WORK REQUIRED: Could you return the lines below exactly, from the first line up to and including the line that holds "tap: 748 / 3.53"?

Collection entries
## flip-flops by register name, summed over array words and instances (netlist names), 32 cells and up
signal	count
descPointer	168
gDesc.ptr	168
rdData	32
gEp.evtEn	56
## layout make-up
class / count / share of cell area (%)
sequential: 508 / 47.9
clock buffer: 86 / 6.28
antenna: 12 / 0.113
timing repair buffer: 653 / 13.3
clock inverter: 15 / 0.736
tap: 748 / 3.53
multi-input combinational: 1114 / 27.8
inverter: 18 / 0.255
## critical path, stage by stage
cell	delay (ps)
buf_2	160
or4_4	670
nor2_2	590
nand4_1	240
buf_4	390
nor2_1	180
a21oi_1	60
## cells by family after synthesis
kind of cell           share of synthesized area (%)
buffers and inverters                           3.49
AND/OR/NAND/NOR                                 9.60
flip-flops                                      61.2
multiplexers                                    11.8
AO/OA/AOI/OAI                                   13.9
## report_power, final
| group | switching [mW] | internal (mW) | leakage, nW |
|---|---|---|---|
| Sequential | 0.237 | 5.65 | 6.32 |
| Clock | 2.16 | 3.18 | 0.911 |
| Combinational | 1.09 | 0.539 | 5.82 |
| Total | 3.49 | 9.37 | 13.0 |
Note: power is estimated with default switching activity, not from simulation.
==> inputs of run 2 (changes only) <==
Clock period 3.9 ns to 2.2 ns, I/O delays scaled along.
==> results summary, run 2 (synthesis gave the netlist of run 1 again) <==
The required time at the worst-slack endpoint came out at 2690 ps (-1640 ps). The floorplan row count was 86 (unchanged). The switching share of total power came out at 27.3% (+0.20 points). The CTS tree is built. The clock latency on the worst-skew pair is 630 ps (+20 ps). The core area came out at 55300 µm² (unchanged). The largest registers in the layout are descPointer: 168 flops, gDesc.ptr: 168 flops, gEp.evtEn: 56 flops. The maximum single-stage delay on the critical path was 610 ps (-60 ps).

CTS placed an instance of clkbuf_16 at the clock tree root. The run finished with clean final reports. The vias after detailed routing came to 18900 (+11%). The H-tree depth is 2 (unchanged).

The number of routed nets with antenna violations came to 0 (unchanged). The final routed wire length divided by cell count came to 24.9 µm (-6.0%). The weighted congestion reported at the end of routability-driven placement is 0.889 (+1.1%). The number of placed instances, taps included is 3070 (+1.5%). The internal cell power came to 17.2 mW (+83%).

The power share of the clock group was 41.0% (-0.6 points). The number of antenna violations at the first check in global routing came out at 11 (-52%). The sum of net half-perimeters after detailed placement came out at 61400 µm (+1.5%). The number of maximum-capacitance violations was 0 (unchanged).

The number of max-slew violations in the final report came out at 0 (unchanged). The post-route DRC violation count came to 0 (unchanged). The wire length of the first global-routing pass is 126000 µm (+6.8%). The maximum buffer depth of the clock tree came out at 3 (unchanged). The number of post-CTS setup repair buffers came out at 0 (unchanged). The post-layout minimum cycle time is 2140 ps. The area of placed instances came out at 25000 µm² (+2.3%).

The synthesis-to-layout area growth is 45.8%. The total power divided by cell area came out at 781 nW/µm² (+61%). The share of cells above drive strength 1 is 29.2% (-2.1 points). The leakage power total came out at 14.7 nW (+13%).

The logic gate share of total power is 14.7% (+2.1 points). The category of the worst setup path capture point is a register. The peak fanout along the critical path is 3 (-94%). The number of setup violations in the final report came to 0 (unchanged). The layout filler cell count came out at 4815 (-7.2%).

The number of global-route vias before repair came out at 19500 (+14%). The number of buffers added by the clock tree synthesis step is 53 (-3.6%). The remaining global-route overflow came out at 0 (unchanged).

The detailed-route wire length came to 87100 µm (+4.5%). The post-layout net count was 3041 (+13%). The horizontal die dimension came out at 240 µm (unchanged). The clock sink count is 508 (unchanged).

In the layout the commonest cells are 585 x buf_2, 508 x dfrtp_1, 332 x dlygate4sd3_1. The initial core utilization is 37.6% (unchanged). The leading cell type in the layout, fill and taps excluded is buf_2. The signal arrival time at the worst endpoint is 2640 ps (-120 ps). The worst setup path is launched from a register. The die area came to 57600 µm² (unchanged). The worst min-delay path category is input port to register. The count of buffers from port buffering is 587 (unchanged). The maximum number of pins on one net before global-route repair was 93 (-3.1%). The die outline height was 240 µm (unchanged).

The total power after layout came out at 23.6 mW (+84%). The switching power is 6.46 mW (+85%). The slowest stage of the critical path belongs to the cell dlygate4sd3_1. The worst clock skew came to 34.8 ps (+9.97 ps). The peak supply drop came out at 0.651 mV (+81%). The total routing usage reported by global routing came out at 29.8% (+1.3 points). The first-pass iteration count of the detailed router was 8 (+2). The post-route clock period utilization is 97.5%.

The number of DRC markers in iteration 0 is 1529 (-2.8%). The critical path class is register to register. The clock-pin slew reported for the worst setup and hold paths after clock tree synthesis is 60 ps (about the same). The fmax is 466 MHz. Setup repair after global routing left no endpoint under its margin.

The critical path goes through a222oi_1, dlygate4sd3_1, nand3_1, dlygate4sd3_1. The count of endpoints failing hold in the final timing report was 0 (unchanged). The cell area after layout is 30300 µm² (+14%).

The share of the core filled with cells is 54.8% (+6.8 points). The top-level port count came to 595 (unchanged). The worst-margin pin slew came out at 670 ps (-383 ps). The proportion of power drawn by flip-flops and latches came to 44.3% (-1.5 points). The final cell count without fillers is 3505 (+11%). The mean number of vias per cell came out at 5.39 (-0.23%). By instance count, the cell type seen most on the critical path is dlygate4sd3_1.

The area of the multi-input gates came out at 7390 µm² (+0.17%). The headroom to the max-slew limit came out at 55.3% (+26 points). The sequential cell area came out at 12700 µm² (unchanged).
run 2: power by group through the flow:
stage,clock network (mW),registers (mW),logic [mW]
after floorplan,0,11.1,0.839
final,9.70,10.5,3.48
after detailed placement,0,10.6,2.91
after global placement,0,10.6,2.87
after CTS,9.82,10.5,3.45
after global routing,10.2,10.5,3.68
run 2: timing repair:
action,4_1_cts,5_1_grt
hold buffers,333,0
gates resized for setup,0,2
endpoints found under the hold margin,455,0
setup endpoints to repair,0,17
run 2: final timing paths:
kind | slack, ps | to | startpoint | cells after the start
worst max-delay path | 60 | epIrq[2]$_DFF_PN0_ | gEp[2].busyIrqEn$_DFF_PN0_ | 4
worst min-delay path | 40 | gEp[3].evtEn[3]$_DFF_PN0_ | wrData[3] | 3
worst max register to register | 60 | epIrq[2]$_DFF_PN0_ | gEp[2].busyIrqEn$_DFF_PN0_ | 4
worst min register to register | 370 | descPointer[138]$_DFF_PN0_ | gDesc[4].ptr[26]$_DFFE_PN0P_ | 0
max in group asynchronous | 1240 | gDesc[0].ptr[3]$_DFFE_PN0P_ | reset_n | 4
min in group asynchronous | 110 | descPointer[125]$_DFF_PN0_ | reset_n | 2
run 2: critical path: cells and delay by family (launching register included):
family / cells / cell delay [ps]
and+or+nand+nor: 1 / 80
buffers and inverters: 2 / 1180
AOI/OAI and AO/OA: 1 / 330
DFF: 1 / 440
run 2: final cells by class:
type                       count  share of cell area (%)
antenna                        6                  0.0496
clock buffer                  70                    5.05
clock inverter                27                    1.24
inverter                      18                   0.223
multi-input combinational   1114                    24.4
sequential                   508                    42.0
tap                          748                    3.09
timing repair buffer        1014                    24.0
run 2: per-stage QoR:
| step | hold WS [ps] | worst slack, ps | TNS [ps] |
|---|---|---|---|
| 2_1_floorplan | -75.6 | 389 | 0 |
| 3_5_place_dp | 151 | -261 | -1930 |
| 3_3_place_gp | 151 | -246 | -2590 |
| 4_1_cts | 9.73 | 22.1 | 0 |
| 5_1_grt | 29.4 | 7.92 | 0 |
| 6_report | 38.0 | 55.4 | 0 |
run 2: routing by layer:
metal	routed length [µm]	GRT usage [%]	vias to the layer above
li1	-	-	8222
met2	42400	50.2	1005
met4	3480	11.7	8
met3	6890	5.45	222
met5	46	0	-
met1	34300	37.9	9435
==> src/emct_defines.vh <==
// Purpose: Shared constants for the eight-mode capture timer.
// Assumes: Register index times four gives the AXI byte address.
// Notes:   Definitions only.
`ifndef EMCT_DEFINES_VH
`define EMCT_DEFINES_VH

// Register indices
`define EMCT_IDX_CTRL_A   4'h0
`define EMCT_IDX_CTRL_B   4'h1
`define EMCT_IDX_EV_CTRL  4'h4
`define EMCT_IDX_INT_CTRL 4'h5
`define EMCT_IDX_INT_FLAG 4'h6
`define EMCT_IDX_STATUS   4'h7
`define EMCT_IDX_COUNT    4'hA
`define EMCT_IDX_COMPARE  4'hC

// Field positions
`define EMCT_A_ENABLE     0
`define EMCT_A_CLKSEL_LO  1
`define EMCT_A_CLKSEL_HI  2
`define EMCT_B_MODE_LO    0
`define EMCT_B_MODE_HI    2
`define EMCT_B_OVERRIDE   4
`define EMCT_B_INIT       5
`define EMCT_B_ASYNC      6
`define EMCT_E_CAPTEI     0
`define EMCT_E_EDGE       4

// Reset values
`define EMCT_RST_BYTE     8'h00
`define EMCT_RST_WORD     16'h0000

// Timer modes
`define EMCT_M_PERIODIC   3'h0
`define EMCT_M_TIMEOUT    3'h1
`define EMCT_M_CAPTURE    3'h2
`define EMCT_M_FREQ       3'h3
`define EMCT_M_PWIDTH     3'h4
`define EMCT_M_FREQ_PW    3'h5
`define EMCT_M_SINGLE     3'h6
`define EMCT_M_PWM8       3'h7

// Tick sources
`define EMCT_CK_DIV1      2'h0
`define EMCT_CK_DIV2      2'h1

// Bus responses
`define EMCT_RESP_OKAY    2'h0
`define EMCT_RESP_SLVERR  2'h2

`endif

==> src/emct_timer.v <==
// Purpose: 16-bit eight-mode capture/compare timer with AXI4-Lite registers.
// Assumes: Inputs synchronous to aclk; reset synchronous, active low.
// Notes:   Event edges act on aclk; counting acts on the selected tick.
// Operation
// - Periodic mode counts to compare, flags, restarts.
// - Top below count: run to all-ones, wrap.
// - Timeout: start edge starts, other edge stops.
// - Timeout reaching top sets flag, emits event.
// - Frozen timeout counter restarts on start edge.
// - Frozen reads and run writes change nothing.
// - Capture mode: edge copies count, flags, events.
// - Capture modes: compare low read clears flag.
// - Frequency mode: edge captures then restarts counter.
// - Pulse width: rise restarts, fall captures, alternates.
// - Freq+width: rise start, fall capture, rise stops.
// - Single-shot: low when stopped, edge starts pulse.
// - Single-shot stops at compare, ignores events briefly.
// - Synchronous single-shot output rises two cycles later.
// - Single-shot runs on enable unless count equals top.
// - Immediate option sets output at the edge.
// - Immediate option: counter starts two-three ticks later.
// - PWM8: period low byte plus one, duty high.
// - Mode field codes 0 to 7 in order.
// - Initial level only matters outside PWM, single-shot.
// - Override puts waveform onto the port pin.
`include "emct_defines.vh"

module emct_timer #(
	parameter AW = 6                        // AXI address width
) (
	input  wire          aclk,
	input  wire          aresetn,
	input  wire [AW-1:0] s_axi_awaddr,
	input  wire          s_axi_awvalid,
	output reg           s_axi_awready,
	input  wire [31:0]   s_axi_wdata,
	input  wire [3:0]    s_axi_wstrb,
	input  wire          s_axi_wvalid,
	output reg           s_axi_wready,
	output reg  [1:0]    s_axi_bresp,
	output reg           s_axi_bvalid,
	input  wire          s_axi_bready,
	input  wire [AW-1:0] s_axi_araddr,
	input  wire          s_axi_arvalid,
	output reg           s_axi_arready,
	output reg  [31:0]   s_axi_rdata,
	output reg  [1:0]    s_axi_rresp,
	output reg           s_axi_rvalid,
	input  wire          s_axi_rready,
	input  wire          event_in,
	input  wire          tca_tick_in,
	input  wire          port_out_value,
	output reg           waveform_pin_q,
	output reg           event_out_q,
	output reg           irq_q
);

	// Register index from a byte address
	function [3:0] fn_idx;
		input [AW-1:0] a;
		begin
			fn_idx = a[5:2];
		end
	endfunction

	// Byte-lane merge into a 16-bit register
	function [15:0] fn_merge;
		input [15:0] old;
		input [31:0] d;
		input [3:0]  s;
		begin
			fn_merge[7:0]  = s[0] ? d[7:0] : old[7:0];
			fn_merge[15:8] = s[1] ? d[15:8] : old[15:8];
		end
	endfunction

	// Software registers
	reg  [7:0]    ctrl_a_q;                 // Enable, tick select
	reg  [7:0]    ctrl_b_q;                 // Mode, override, init, async
	reg  [7:0]    ev_ctrl_q;                // Event enable, edge
	reg           int_en_q;                 // Interrupt enable
	reg  [15:0]   count_value_q;            // Counter
	reg  [15:0]   compare_value_reg_q;      // Compare / capture

	// Timer state
	reg           event_match_flag_q;       // Sticky match flag
	reg           run_q;                    // Counter running
	reg           wave_q;                   // Internal waveform
	reg           ev_prev_q;                // Last event level
	reg           en_prev_q;                // Last enable value
	reg           div2_q;                   // Half-rate toggle
	reg           hold_q;                   // Single-shot lockout
	reg           pend_q;                   // Single-shot start pending
	reg  [1:0]    fpw_q;                    // Freq+width phase

	// Write channel holding
	reg           aw_have_q;
	reg           w_have_q;
	reg  [AW-1:0] awaddr_q;
	reg  [31:0]   wdata_q;
	reg  [3:0]    wstrb_q;

	// Field views
	wire          enable    = ctrl_a_q[`EMCT_A_ENABLE];
	wire [1:0]    clksel    = ctrl_a_q[`EMCT_A_CLKSEL_HI:`EMCT_A_CLKSEL_LO];
	wire [2:0]    timer_mode_select = ctrl_b_q[`EMCT_B_MODE_HI:`EMCT_B_MODE_LO];
	wire          waveform_pin_override = ctrl_b_q[`EMCT_B_OVERRIDE];
	wire          pin_initial_level = ctrl_b_q[`EMCT_B_INIT];
	wire          async_out = ctrl_b_q[`EMCT_B_ASYNC];
	wire          captei    = ev_ctrl_q[`EMCT_E_CAPTEI];
	wire          edge_sel  = ev_ctrl_q[`EMCT_E_EDGE];
	wire [7:0]    pwm_period_byte = compare_value_reg_q[7:0];
	wire [7:0]    pwm_duty_byte   = compare_value_reg_q[15:8];

	// Tick: one timer clock step, gated by enable
	wire          timer_tick_clock = enable & ((clksel == `EMCT_CK_DIV1) ? 1'b1 :
	                                (clksel == `EMCT_CK_DIV2) ? div2_q : tca_tick_in);

	// Edge detection; source keeps pulses wide enough to be seen
	wire          pos_e  = enable & captei & event_in & ~ev_prev_q;
	wire          neg_e  = enable & captei & ~event_in & ev_prev_q;
	wire          sel_e  = edge_sel ? neg_e : pos_e;                  // Selected polarity
	wire          oth_e  = edge_sel ? pos_e : neg_e;                  // Opposite polarity
	wire          at_top = (count_value_q == compare_value_reg_q);
	wire [15:0]   cnt_inc = count_value_q + 16'h0001;
	wire [7:0]    pwm_nxt = (count_value_q[7:0] == pwm_period_byte) ? 8'h00 :
	                        count_value_q[7:0] + 8'h01;

	// Capture modes share flag auto-clear
	wire          cap_mode = (timer_mode_select >= `EMCT_M_CAPTURE) &&
	                         (timer_mode_select <= `EMCT_M_FREQ_PW);

	// Single-shot accepted start edge
	wire          ss_go  = (timer_mode_select == `EMCT_M_SINGLE) & sel_e &
	                       ~run_q & ~hold_q & ~pend_q;

	// Bus fires
	wire          wr_fire = aw_have_q & w_have_q & ~s_axi_bvalid;
	wire [3:0]    wr_idx  = fn_idx(awaddr_q);
	wire          rd_fire = s_axi_arvalid & s_axi_arready;
	wire [3:0]    rd_idx  = fn_idx(s_axi_araddr);
	wire          cnt_wr  = wr_fire & (wr_idx == `EMCT_IDX_COUNT);
	wire          cmp_wr  = wr_fire & (wr_idx == `EMCT_IDX_COMPARE);
	// Reading the compare low byte only clears in capture modes, so a read
	// in frozen timeout mode leaves all state alone
	wire          cmp_rd  = rd_fire & (rd_idx == `EMCT_IDX_COMPARE) & cap_mode;

	// Flag set sources from timer logic
	reg           set_flag;

	// Write address and data are held until both are present
	always @(posedge aclk) begin
		if (!aresetn) begin
			aw_have_q     <= 1'b0;
			w_have_q      <= 1'b0;
			awaddr_q      <= {AW{1'b0}};
			wdata_q       <= 32'h00000000;
			wstrb_q       <= 4'h0;
			s_axi_awready <= 1'b0;
			s_axi_wready  <= 1'b0;
			s_axi_bvalid  <= 1'b0;
			s_axi_bresp   <= `EMCT_RESP_OKAY;
		end else begin
			// Ready only while the holding slot is empty
			s_axi_awready <= ~aw_have_q & ~(s_axi_awvalid & s_axi_awready);
			s_axi_wready  <= ~w_have_q & ~(s_axi_wvalid & s_axi_wready);
			if (s_axi_awvalid && s_axi_awready) begin
				aw_have_q <= 1'b1;
				awaddr_q  <= s_axi_awaddr;
			end
			if (s_axi_wvalid && s_axi_wready) begin
				w_have_q <= 1'b1;
				wdata_q  <= s_axi_wdata;
				wstrb_q  <= s_axi_wstrb;
			end
			// Response follows the register update
			if (wr_fire) begin
				aw_have_q    <= 1'b0;
				w_have_q     <= 1'b0;
				s_axi_bvalid <= 1'b1;
				case (wr_idx)
					`EMCT_IDX_CTRL_A, `EMCT_IDX_CTRL_B, `EMCT_IDX_EV_CTRL,
					`EMCT_IDX_INT_CTRL, `EMCT_IDX_INT_FLAG, `EMCT_IDX_STATUS,
					`EMCT_IDX_COUNT, `EMCT_IDX_COMPARE: begin
						s_axi_bresp <= `EMCT_RESP_OKAY;
					end
					default: begin
						s_axi_bresp <= `EMCT_RESP_SLVERR;
					end
				endcase
			end else if (s_axi_bvalid && s_axi_bready) begin
				s_axi_bvalid <= 1'b0;
			end
		end
	end

	// Read channel: one read in flight, data one cycle after address
	always @(posedge aclk) begin
		if (!aresetn) begin
			s_axi_arready <= 1'b0;
			s_axi_rvalid  <= 1'b0;
			s_axi_rdata   <= 32'h00000000;
			s_axi_rresp   <= `EMCT_RESP_OKAY;
		end else begin
			s_axi_arready <= ~s_axi_rvalid & ~rd_fire;
			if (rd_fire) begin
				s_axi_rvalid <= 1'b1;
				s_axi_rresp  <= `EMCT_RESP_OKAY;
				case (rd_idx)
					`EMCT_IDX_CTRL_A:   s_axi_rdata <= {24'h000000, ctrl_a_q};
					`EMCT_IDX_CTRL_B:   s_axi_rdata <= {24'h000000, ctrl_b_q};
					`EMCT_IDX_EV_CTRL:  s_axi_rdata <= {24'h000000, ev_ctrl_q};
					`EMCT_IDX_INT_CTRL: s_axi_rdata <= {31'h00000000, int_en_q};
					`EMCT_IDX_INT_FLAG: s_axi_rdata <= {31'h00000000, event_match_flag_q};
					`EMCT_IDX_STATUS:   s_axi_rdata <= {31'h00000000, run_q};
					`EMCT_IDX_COUNT:    s_axi_rdata <= {16'h0000, count_value_q};
					`EMCT_IDX_COMPARE:  s_axi_rdata <= {16'h0000, compare_value_reg_q};
					default: begin
						// Unmapped: zero data, slave error
						s_axi_rdata <= 32'h00000000;
						s_axi_rresp <= `EMCT_RESP_SLVERR;
					end
				endcase
			end else if (s_axi_rvalid && s_axi_rready) begin
				s_axi_rvalid <= 1'b0;
			end
		end
	end

	// Control registers; status is read-only so run writes are ignored
	always @(posedge aclk) begin
		if (!aresetn) begin
			ctrl_a_q  <= `EMCT_RST_BYTE;
			ctrl_b_q  <= `EMCT_RST_BYTE;
			ev_ctrl_q <= `EMCT_RST_BYTE;
			int_en_q  <= 1'b0;
		end else if (wr_fire && wstrb_q[0]) begin
			case (wr_idx)
				`EMCT_IDX_CTRL_A:   ctrl_a_q  <= wdata_q[7:0];
				`EMCT_IDX_CTRL_B:   ctrl_b_q  <= wdata_q[7:0];
				`EMCT_IDX_EV_CTRL:  ev_ctrl_q <= wdata_q[7:0];
				`EMCT_IDX_INT_CTRL: int_en_q  <= wdata_q[0];
				default: begin
					// Other indices handled elsewhere or ignored
				end
			endcase
		end
	end

	// Tick generator and edge history
	always @(posedge aclk) begin
		if (!aresetn) begin
			div2_q    <= 1'b0;
			ev_prev_q <= 1'b0;
			en_prev_q <= 1'b0;
		end else begin
			div2_q    <= enable ? ~div2_q : 1'b0;
			ev_prev_q <= event_in;
			en_prev_q <= enable;
		end
	end

	// Main counter, compare, waveform and mode sequencing
	always @(posedge aclk) begin
		if (!aresetn) begin
			count_value_q       <= `EMCT_RST_WORD;
			compare_value_reg_q <= `EMCT_RST_WORD;
			run_q               <= 1'b0;
			wave_q              <= 1'b0;
			hold_q              <= 1'b0;
			pend_q              <= 1'b0;
			fpw_q               <= 2'h0;
			set_flag            <= 1'b0;
		end else begin
			set_flag <= 1'b0;
			pend_q   <= 1'b0;
			case (timer_mode_select)
				`EMCT_M_PERIODIC: begin
					run_q  <= enable;
					wave_q <= pin_initial_level;
					if (timer_tick_clock) begin
						// Equal top restarts; a top below count wraps at all-ones
						count_value_q <= at_top ? 16'h0000 : cnt_inc;
						if (at_top)
							set_flag <= 1'b1;
					end
				end
				`EMCT_M_TIMEOUT: begin
					wave_q <= pin_initial_level;
					if (sel_e) begin
						// Start, also out of the frozen state
						run_q         <= 1'b1;
						count_value_q <= 16'h0000;
					end else if (oth_e) begin
						run_q <= 1'b0;
					end else if (run_q && timer_tick_clock) begin
						count_value_q <= cnt_inc;
						if (at_top)
							set_flag <= 1'b1;
					end
				end
				`EMCT_M_CAPTURE: begin
					run_q  <= enable;
					wave_q <= pin_initial_level;
					if (timer_tick_clock)
						count_value_q <= cnt_inc;
					if (sel_e) begin
						compare_value_reg_q <= count_value_q;
						set_flag            <= 1'b1;
					end
				end
				`EMCT_M_FREQ: begin
					run_q  <= enable;
					wave_q <= pin_initial_level;
					if (sel_e) begin
						compare_value_reg_q <= count_value_q;
						count_value_q       <= 16'h0000;
						set_flag            <= 1'b1;
					end else if (timer_tick_clock) begin
						count_value_q <= cnt_inc;
					end
				end
				`EMCT_M_PWIDTH: begin
					run_q  <= enable;
					wave_q <= pin_initial_level;
					// Both polarities watched; rise restarts, fall captures
					if (pos_e) begin
						count_value_q <= 16'h0000;
					end else if (neg_e) begin
						compare_value_reg_q <= count_value_q;
						set_flag            <= 1'b1;
					end else if (timer_tick_clock) begin
						count_value_q <= cnt_inc;
					end
				end
				`EMCT_M_FREQ_PW: begin
					wave_q <= pin_initial_level;
					case (fpw_q)
						2'h0: begin
							// Idle until a rise
							if (pos_e) begin
								count_value_q <= 16'h0000;
								run_q         <= 1'b1;
								fpw_q         <= 2'h1;
							end
						end
						2'h1: begin
							if (neg_e) begin
								compare_value_reg_q <= count_value_q;
								fpw_q               <= 2'h2;
							end
						end
						2'h2: begin
							if (pos_e) begin
								run_q    <= 1'b0;
								set_flag <= 1'b1;
								fpw_q    <= 2'h3;
							end
						end
						default: begin
							// Stopped until compare read rearms
							if (cmp_rd)
								fpw_q <= 2'h0;
						end
					endcase
					if (run_q && timer_tick_clock && !pos_e && fpw_q != 2'h0)
						count_value_q <= cnt_inc;
				end
				`EMCT_M_SINGLE: begin
					if (ss_go) begin
						pend_q <= 1'b1;
						wave_q <= 1'b1;
					end
					if (pend_q) begin
						// Counter restarts one cycle after the accepted edge
						count_value_q <= 16'h0000;
						run_q         <= 1'b1;
					end else if (enable && !en_prev_q && !at_top) begin
						run_q  <= 1'b1;
						wave_q <= 1'b1;
					end else if (run_q && timer_tick_clock) begin
						if (at_top) begin
							run_q    <= 1'b0;
							wave_q   <= 1'b0;
							hold_q   <= 1'b1;
							set_flag <= 1'b1;
						end else begin
							count_value_q <= cnt_inc;
						end
					end else if (timer_tick_clock) begin
						hold_q <= 1'b0;
					end
					if (!run_q && !pend_q && !ss_go && !hold_q)
						wave_q <= 1'b0;
				end
				default: begin
					// PWM8: low byte period, high byte duty
					run_q <= enable;
					if (timer_tick_clock) begin
						count_value_q <= {8'h00, pwm_nxt};
						if (pwm_nxt == 8'h00) begin
							wave_q   <= 1'b1;
							set_flag <= 1'b1;
						end else if (pwm_nxt == pwm_duty_byte) begin
							wave_q <= 1'b0;
						end
					end
				end
			endcase
			if (!enable && timer_mode_select != `EMCT_M_SINGLE)
				run_q <= 1'b0;
			// Software writes win over counting
			if (cnt_wr)
				count_value_q <= fn_merge(count_value_q, wdata_q, wstrb_q);
			if (cmp_wr)
				compare_value_reg_q <= fn_merge(compare_value_reg_q, wdata_q, wstrb_q);
		end
	end

	// Flag: write-one clear or compare read clear; a set in the same cycle wins
	always @(posedge aclk) begin
		if (!aresetn) begin
			event_match_flag_q <= 1'b0;
			event_out_q        <= 1'b0;
			irq_q              <= 1'b0;
		end else begin
			if (cmp_rd)
				event_match_flag_q <= 1'b0;
			if (wr_fire && wr_idx == `EMCT_IDX_INT_FLAG && wstrb_q[0] && wdata_q[0])
				event_match_flag_q <= 1'b0;
			if (set_flag)
				event_match_flag_q <= 1'b1;
			event_out_q <= set_flag;
			irq_q       <= int_en_q & (event_match_flag_q | set_flag);
		end
	end

	// Pin mux; immediate option lifts the pin in the edge's own cycle
	always @(posedge aclk) begin
		if (!aresetn) begin
			waveform_pin_q <= 1'b0;
		end else if (!waveform_pin_override) begin
			waveform_pin_q <= port_out_value;
		end else if (ss_go && async_out) begin
			waveform_pin_q <= 1'b1;
		end else begin
			waveform_pin_q <= wave_q;
		end
	end

endmodule // emct_timer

EXERCISE OUTPUT:
## flip-flops by register name, summed over array words and instances (netlist names), 32 cells and up
signal	count
descPointer	168
gDesc.ptr	168
rdData	32
gEp.evtEn	56
## layout make-up
class / count / share of cell area (%)
sequential: 508 / 47.9
clock buffer: 86 / 6.28
antenna: 12 / 0.113
timing repair buffer: 653 / 13.3
clock inverter: 15 / 0.736
tap: 748 / 3.53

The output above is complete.